Discovery of lysine hydroxylases in the clavaminic acid synthase-like superfamily for efficient hydroxylysine bioproduction

Hydroxylation via C--H bond activation in the absence of any harmful oxidizing reagents is technically difficult in modern chemistry. In this work, we attempted to generate pharmaceutically important hydroxylysine from readily available l-lysine with l-lysine hydroxylases from diverse microorganisms. Clavaminic acid synthase-like superfamily gene mining and phylogenetic analysis led to the discovery of six biocatalysts—two l-lysine 3 S -hydroxylases and four l-lysine 4 R -hydroxylases. The latter of which partially matched known hydroxylases. Subsequent characterization of these hydroxylases revealed their capacity for regio- and stereo-selective hydroxylation into either C-3 and C-4 positions of l-lysine, yielding (2 S ,3 S )-3-hydroxylysine and (2 S ,4 R )-4-hydroxylysine, respectively.
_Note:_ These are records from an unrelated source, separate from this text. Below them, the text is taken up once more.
Background: an optimization exercise with open tools, aiming at small area, a short achievable clock period and few clock cycles. Do not read the settings as production practice. In this exercise RTL edits were held to simulation tests only and were not proved equivalent to the original. No activity file was given, so power comes from the tool's default toggle rates.

==> wip/pepper: inputs <==
// par_core
module par_core (
    input  wire         clk,
    input  wire         rst,
    input  wire         cmd_valid,
    output wire         cmd_ready,
    input  wire [7:0]   cmd_op,
    input  wire [7:0]   cmd_k,
    input  wire [7:0]   cmd_e1,
    input  wire [7:0]   cmd_e2,
    input  wire [15:0]  cmd_ncols,
    input  wire         in_valid,
    output wire         in_ready,
    input  wire [63:0] in_data,
    output wire         out_valid,
    input  wire         out_ready,
    output wire [63:0] out_data,
    output wire         done,
    output wire [1:0]   done_status,
    output wire [1:0]   done_result
);
==> flow/config.mk <==
export PLATFORM = sky130hd
export DESIGN_NAME = par_core
export DESIGN_NICKNAME = par_core
export VERILOG_FILES = /design/flow/design.v
export SDC_FILE = /design/flow/constraint.sdc
export NUM_CORES = 4
export LEC_CHECK = 0
export CAP_MARGIN = 20
export CORE_MARGIN = 2
export CORE_UTILIZATION = 60
export PLACE_DENSITY = 0.75
export SLEW_MARGIN = 20
==> flow/constraint.sdc <==
create_clock -name core_clock -period 10.0 [get_ports {clk}]
set_input_delay 2.0000 -clock core_clock [delete_from_list [all_inputs] [get_ports {clk}]]
set_output_delay 2.0000 -clock core_clock [all_outputs]
set_load 0.01 [all_outputs]
standard.sh (not shown) runs the stock make flow with config.mk's settings and CLKGATE_MAP_FILE= SYNTH_SCRIPT=/design/flow/synth_recipe.tcl, a recipe that flattens the netlist after the stock synthesis.
==> flow/flow/run.sh <==
#!/bin/bash
# The standard layout (the standard.sh, unchanged synthesis and steps),
# with plain buffers instead of the default delay cells on the ports.
export BUFFER_PORTS_ARGS="-buffer_cell sky130_fd_sc_hd__buf_1"
bash standard.sh > standard.log 2>&1
==> inputs of wip/juniper, as changes to wip/pepper <==
--- a/flow/design.v
+++ b/flow/design.v
@@ -25,46 +25,10 @@
                                     cg[8+b]  & d[8*j+1], cg[b]    & d[8*j+0]};
             end
         end
     endgenerate
 endmodule
-module gf_exp5 (input wire [4:0] i, output wire [7:0] o);
-    localparam [31:0] T0 = 32'h03a47101;
-    localparam [31:0] T1 = 32'h0748e202;
-    localparam [31:0] T2 = 32'h0d35b504;
-    localparam [31:0] T3 = 32'h19cf1b08;
-    localparam [31:0] T4 = 32'h303a4710;
-    localparam [31:0] T5 = 32'h60748e20;
-    localparam [31:0] T6 = 32'hc0e91c40;
-    localparam [31:0] T7 = 32'h81d23880;
-    assign o[0] = T0[i];
-    assign o[1] = T1[i];
-    assign o[2] = T2[i];
-    assign o[3] = T3[i];
-    assign o[4] = T4[i];
-    assign o[5] = T5[i];
-    assign o[6] = T6[i];
-    assign o[7] = T7[i];
-endmodule
-module gf_nexp5 (input wire [4:0] i, output wire [7:0] o);
-    localparam [31:0] T0 = 32'h09fe178d;
-    localparam [31:0] T1 = 32'h84ff0bc6;
-    localparam [31:0] T2 = 32'h4b81926e;
-    localparam [31:0] T3 = 32'h2c3edeba;
-    localparam [31:0] T4 = 32'h9fe178d0;
-    localparam [31:0] T5 = 32'h4ff0bc68;
-    localparam [31:0] T6 = 32'h27f85e34;
-    localparam [31:0] T7 = 32'h13fc2f1a;
-    assign o[0] = T0[i];
-    assign o[1] = T1[i];
-    assign o[2] = T2[i];
-    assign o[3] = T3[i];
-    assign o[4] = T4[i];
-    assign o[5] = T5[i];
-    assign o[6] = T6[i];
-    assign o[7] = T7[i];
-endmodule
 module gf_tinv5 (input wire [4:0] i, output wire [7:0] o);
     localparam [31:0] T0 = 32'he029166c;
     localparam [31:0] T1 = 32'h5f9d8454;
     localparam [31:0] T2 = 32'h524738ee;
     localparam [31:0] T3 = 32'hbe228668;
@@ -108,10 +72,16 @@
         input [7:0] x;
         begin
             gf2 = {x[6:0], 1'b0} ^ (x[7] ? 8'h1d : 8'h00);
         end
     endfunction
+    function [7:0] gfi;          
+        input [7:0] x;
+        begin
+            gfi = {1'b0, x[7:1]} ^ (x[0] ? 8'h8e : 8'h00);
+        end
+    endfunction
     function [4:0] inc5;
         input [4:0] x;
         begin
             inc5 = x ^ {&x[3:0], &x[2:0], &x[1:0], x[0], 1'b1};
         end
@@ -161,13 +131,14 @@
     wire       a_rec = (a_op == 2'd2);
     wire [4:0] kp1   = inc5(a_k);
     wire [4:0] km1   = dec5(a_k);
     wire       bad_any = j_opbad || j_kbad || j_ncbad;
     wire       q_bad_std = bad_any || !(j_e1ff && j_e2ff);
-    wire       rec_ok = !j_e1ff && !j_e1hi && !lt5(kp1, a_e1) &&
-                        (j_e2ff || (!j_e2hi && !lt5(kp1, a_e2) && (a_e1 != a_e2)));
-    wire       q_bad = a_rec ? (bad_any || !rec_ok) : q_bad_std;
+    reg        f_le1, f_le2, f_e12;
+    wire       rec_ok = !j_e1ff && !j_e1hi && f_le1 &&
+                        (j_e2ff || (!j_e2hi && f_le2 && !f_e12));
+    wire       q_bad = a_rec ? bad_any : q_bad_std;
     wire       e1_d  = lt5(a_e1, a_k);
     wire       e1_p  = (a_e1 == a_k);
     wire       e1lt  = lt5(a_e1, a_e2);
     wire       q_d1  = a_rec && e1_d;
     wire       q_d2  = a_rec && !a_e2n && lt5(a_e2, a_k);
@@ -196,22 +167,19 @@
     reg [1:0]   a_nout, a_w1, a_w2;
     reg         a_chk;
     reg [4:0]   a_dxy;
     reg [4:0]   a_mp, a_mq;       
     reg         f_fmp, f_fmq;     
-    reg         f_xy, f_xp, f_xq, f_x1, f_e1lt, f_e1d, f_e1p, f_pe, f_qe, f_km1e, f_km2e;
+    reg         f_xy, f_xp, f_xq, f_x1, f_e1lt, f_e1d, f_e1p, f_pe, f_qe;
     reg         f_d2;
     reg [4:0]   a_lom1, a_him1;   
     reg         a_adj;            
     reg [7:0]   b, k0;        
-    reg [7:0]   sm_a;         
-    reg [3:0]   sm_n;         
-    wire [7:0] t_gx, t_gnx, t_inv;
+    reg [4:0]   sm_n;         
+    wire [7:0] t_inv;
     wire [4:0] s_x = (f_e1d && (!f_d2 || f_e1lt)) ? a_e1 : a_e2;
-    reg  [4:0] a_x;
-    gf_exp5  u_gx  (.i(a_x),   .o(t_gx));
-    gf_nexp5 u_gnx (.i(a_x),   .o(t_gnx));
+    wire       w_x = f_xp || f_xq || f_xy;    
     gf_tinv5 u_ti  (.i(a_dxy), .o(t_inv));
     reg  [1:0] s_w1, s_w2;
     always @(*) begin
         if (f_xy) begin
             s_w1 = f_e1lt ? SRC_X : SRC_S1;
@@ -225,16 +193,17 @@
         end else begin
             s_w1 = f_e1p ? SRC_S0 : SRC_S1;
             s_w2 = f_e1p ? SRC_S1 : SRC_S0;
         end
     end
-    wire [4:0] km2   = dec5(km1);
-    wire [4:0] km3   = dec5(km2);
-    wire [4:0] s_ld  = !f_km1e ? km1 : !f_km2e ? km2 : km3;
+    wire [4:0] km2   = {a_k[4:1] ^ {~|a_k[3:1], ~|a_k[2:1], ~a_k[1], 1'b1}, a_k[0]};
+    wire       s_km1e = (a_e1 == a_mp) || (!a_e2n && a_e2 == a_mp);
+    wire       s_km2e = (a_e1 == a_mq) || (!a_e2n && a_e2 == a_mq);
+    wire [4:0] s_ld  = !s_km1e ? a_mp : !s_km2e ? a_mq : dec5(a_mq);
     wire [4:0] s_lm  = !f_qe ? kp1 : f_pe ? km1 : a_k;
     wire [4:0] s_lm2 = (!f_qe && !f_pe) ? a_k :
-                       (f_qe && f_pe) ? km2 : (f_km1e ? km2 : km1);
+                       (f_qe && f_pe) ? a_mq : (s_km1e ? a_mq : a_mp);
     wire [4:0] s_lo  = (a_e2n || f_e1lt) ? a_e1 : a_e2;
     wire [4:0] s_hi  = (a_e2n || !f_e1lt) ? a_e1 : a_e2;
     reg         a_valid;      
     reg         a_setup;      
     reg         a_setup2;
@@ -286,11 +255,11 @@
             crdy    <= 1'b1;
             a_valid <= 1'b0;
             a_setup <= 1'b0;
             a_setup2 <= 1'b0;
             a_start <= 1'b0;
-            sm_n    <= 4'd0;
+            sm_n    <= 5'd0;
             in_rdy  <= 1'b0;
             in_nrdy <= 1'b1;
             r_busy  <= 1'b0;
         end else begin
             if (!jv) begin
@@ -304,16 +273,17 @@
             if (go_dec || go_rec)
                 a_valid <= 1'b1;
             else if (fire && lastword)
                 a_valid <= 1'b0;
             a_setup <= decode && a_rec && !q_bad;
-            a_setup2 <= a_setup;
-            a_start <= (a_setup2 && !f_xy) || (sm_n == 4'd1);
-            if (a_setup2)
-                sm_n <= f_xy ? 4'd8 : 4'd0;
-            else if (sm_n != 4'd0)
-                sm_n <= sm_n - 4'd1;
+            a_setup2 <= a_setup && rec_ok;
+            a_start <= (a_setup2 && sm_n == 5'd0) ||
+                       (!a_setup2 && (sm_n != 5'd0) && (sm_n[4:1] == 4'd0 || sm_n == 5'd2));
+            if (a_setup)
+                sm_n <= (w_x && rec_ok) ? s_x : 5'd0;
+            else if (!a_setup2 && sm_n != 5'd0)
+                sm_n <= sm_n[4:1] != 4'd0 ? sm_n - 5'd2 : 5'd0;
             in_rdy  <= fire ? rdy_f : rdy_nf;
             in_nrdy <= fire ? !rdy_f : !rdy_nf;
             r_busy  <= r_keep || (fire && colend && (a_nout != 2'd0));
         end
         if (!jv)
@@ -323,11 +293,11 @@
                             ~|j_nc[7:0], ~|j_nc[6:0], ~|j_nc[5:0], ~|j_nc[4:0],
                             ~|j_nc[3:0], ~|j_nc[2:0], ~|j_nc[1:0], ~j_nc[0], 1'b1};
         if (decode) begin
             a_bad    <= q_bad;
             a_lm     <= a_op[1] ? kp1 : km1;             
-            a_lm2    <= a_op[1] ? a_k : dec5(km1);
+            a_lm2    <= a_op[1] ? a_k : km2;
             a_single <= q_single;
             a_nout   <= q_nout;
             a_chk    <= (a_op == 2'd3);
             a_w1     <= SRC_S0;
             a_w2     <= SRC_S1;
@@ -339,39 +309,43 @@
             f_e1lt   <= e1lt;
             f_e1d    <= e1_d;
             f_e1p    <= e1_p;
             f_pe     <= q_pe;
             f_qe     <= q_qe;
-            f_km1e   <= (a_e1 == km1) || (!a_e2n && a_e2 == km1);
-            f_km2e   <= (a_e1 == dec5(km1)) || (!a_e2n && a_e2 == dec5(km1));
+            f_le1    <= !lt5(kp1, a_e1);
+            f_le2    <= !lt5(kp1, a_e2);
+            f_e12    <= (a_e1 == a_e2);
             f_d2     <= q_d2;
             a_mp     <= a_op[1] ? km1 : 5'd31;      
             a_mq     <= a_op[1] ? a_k : 5'd31;      
             f_fmp    <= 1'b0;
             f_fmq    <= 1'b0;
             b        <= 8'h01;
             k0       <= 8'h00;
         end else if (a_setup) begin
+            a_bad    <= !rec_ok;
             a_lm     <= s_lm;
-            a_lm2    <= s_lm2;
-            a_mp     <= f_pe ? 5'd31 : s_ld;
-            a_mq     <= f_qe ? 5'd31 : f_pe ? s_ld : a_k;
+            a_mp     <= km1;
+            a_mq     <= km2;
             f_fmp    <= (a_fm == a_k);
             f_fmq    <= (a_fm == kp1);
             a_lom1   <= dec5(s_lo);
             a_him1   <= dec5(s_hi);
             a_adj    <= !a_e2n && (s_hi == inc5(s_lo));
             a_w1     <= s_w1;
             a_w2     <= s_w2;
-            a_x      <= s_x;
         end else if (a_setup2) begin
-            b        <= f_xp ? t_gnx : f_xy ? 8'h00 : 8'h01;
-            k0       <= f_xq ? t_gx : f_xy ? t_inv : 8'h00;
-            sm_a     <= t_gnx;
-        end else if (sm_n != 4'd0) begin
-            b        <= gf2(b) ^ (sm_a[7] ? k0 : 8'h00);
-            sm_a     <= {sm_a[6:0], 1'b0};
+            b        <= f_xy ? t_inv : 8'h01;
+            k0       <= f_xy ? t_inv : f_xq ? 8'h01 : 8'h00;
+            a_lm2    <= s_lm2;
+            a_mp     <= f_pe ? 5'd31 : s_ld;
+            a_mq     <= f_qe ? 5'd31 : f_pe ? s_ld : a_k;
+        end else if (sm_n != 5'd0) begin    
+            if (f_xq)
+                k0   <= (sm_n[4:1] != 4'd0) ? gf2(gf2(k0)) : gf2(k0);
+            else
+                b    <= (sm_n[4:1] != 4'd0) ? gfi(gfi(b)) : gfi(b);
         end
         if (decode)
             m <= a_fm;
         else if (fire)
             m <= colend ? a_fm : next_m;
==> comparison table <==
Final critical-path setup slack: wip/juniper 6.61 ns; wip/pepper 6.27 ns
Standard-cell rows: wip/juniper 87; wip/pepper 88
Status: wip/juniper complete, no violations; wip/pepper complete, no violations
Number of well taps: wip/juniper 756; wip/pepper 765
Fraction of synthesized cell area in xor and xnor cells: wip/juniper 0.188; wip/pepper 0.182
Yosys top cell area share: wip/juniper 0.316; wip/pepper 0.319
Power density normalized to cell area: wip/juniper 141 nW/um^2; wip/pepper 236 nW/um^2
Most prevalent standard cell on the critical path: wip/juniper sky130_fd_sc_hd__nor2_1; wip/pepper sky130_fd_sc_hd__ha_1
Synth Area in Simple Gates: wip/juniper 0.192; wip/pepper 0.191
Instance count after placement with tap cells included: wip/juniper 4526; wip/pepper 4625
Fraction of area in multi-input gates: wip/juniper 0.510; wip/pepper 0.511
Power dissipated by switching net loads: wip/juniper 1340 uW; wip/pepper 3120 uW
Cell area after synthesis: wip/juniper 33900 sq um; wip/pepper 34700 sq um
Internal power of the cells: wip/juniper 3810 uW; wip/pepper 5690 uW
Number of antenna violations at the first check in global routing: wip/juniper 0; wip/pepper 8
Global Route met2 Usage: wip/juniper 0.502; wip/pepper 0.506
Hold slack final: wip/juniper 0.349 ns; wip/pepper 0.340 ns
Worst Path Buf+Inv: wip/juniper 3; wip/pepper 1
Testbench counts of wip/pepper, summed over its fixed seeds: cycles 116,933.
Testbench counts of wip/juniper, summed over its fixed seeds: cycles 116,731.

[re-timing with driven ports]
The flow's constraints put no driver on any port. The routed layouts listed below were extracted and timed again, unchanged, in two steps.
Step 1 assumes that a clkbuf_16 drives the clock port and a buf_2 every other input.
Step 2 moves the port delays by t, midway between the first and last clock arrival at a register: inputs arrive t later, outputs are due t later. That takes back most of the time a late clock gives input paths.
Slacks: no drivers / after step 1 / after step 2; pairs: no drivers / after step 1.
run	shift t [ns]	slack for setup (ns)	worst data-port slew with drivers (ns)
wip/pepper	0.679	6.266 / 6.266 / 5.995	0.15
wip/juniper	0.689	6.611 / 6.611 / 6.119	0.05
After both steps every run listed still meets setup and hold. For wip/juniper, which loses most, drivers alone change the setup slack by 0.000 ns; drivers and shift together by -0.492 ns.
To determine if these factors had industrial application, we performed a preparative production of both hydroxylysines under optimized conditions. For this, recombinant l-lysine hydroxylase-expressing Escherichia coli cells were used as a biocatalyst for l-lysine bioconversion. In batch-scale reactions, 531 mM (86.1 g/L) (2 S ,3 S )-3-hydroxylysine was produced from 600 mM l-lysine with an 89% molar conversion after a 52-h reaction, and 265 mM (43.0 g/L) (2 S ,4 R )-4-hydroxylysine was produced from 300 mM l-lysine with a molar conversion of 88% after 24 h. This report demonstrates the highly efficient production of hydroxylysines using lysine hydroxylases, which may contribute to future industrial bioprocess technologies. IMPORTANCE The present study identified six l-lysine hydroxylases belonging to the 2-oxoglutarate-dependent dioxygenase superfamily, although some of them overlapped with known hydroxylases. While the substrate specificity of l-lysine hydroxylases was relatively narrow, we found that (2 S ,3 S )-3-hydroxylysine was hydroxylated by 4 R -hydroxylase, and (2 S ,5 R )-5-hydroxylysine was hydroxylated by both 3 S - and 4 R -hydroxylases. Moreover, the l-arginine hydroxylase VioC also hydroxylated l-lysine, albeit to a lesser extent. Further, we also demonstrated the bioconversion of l-lysine into (2 S ,3 S )-3-hydroxylysine and (2 S ,4 R )-4-hydroxylysine on a gram scale under optimized conditions. These findings provide new insights into biocatalytic l-lysine hydroxylation, and thus have a great potential for use in manufacturing bioprocesses.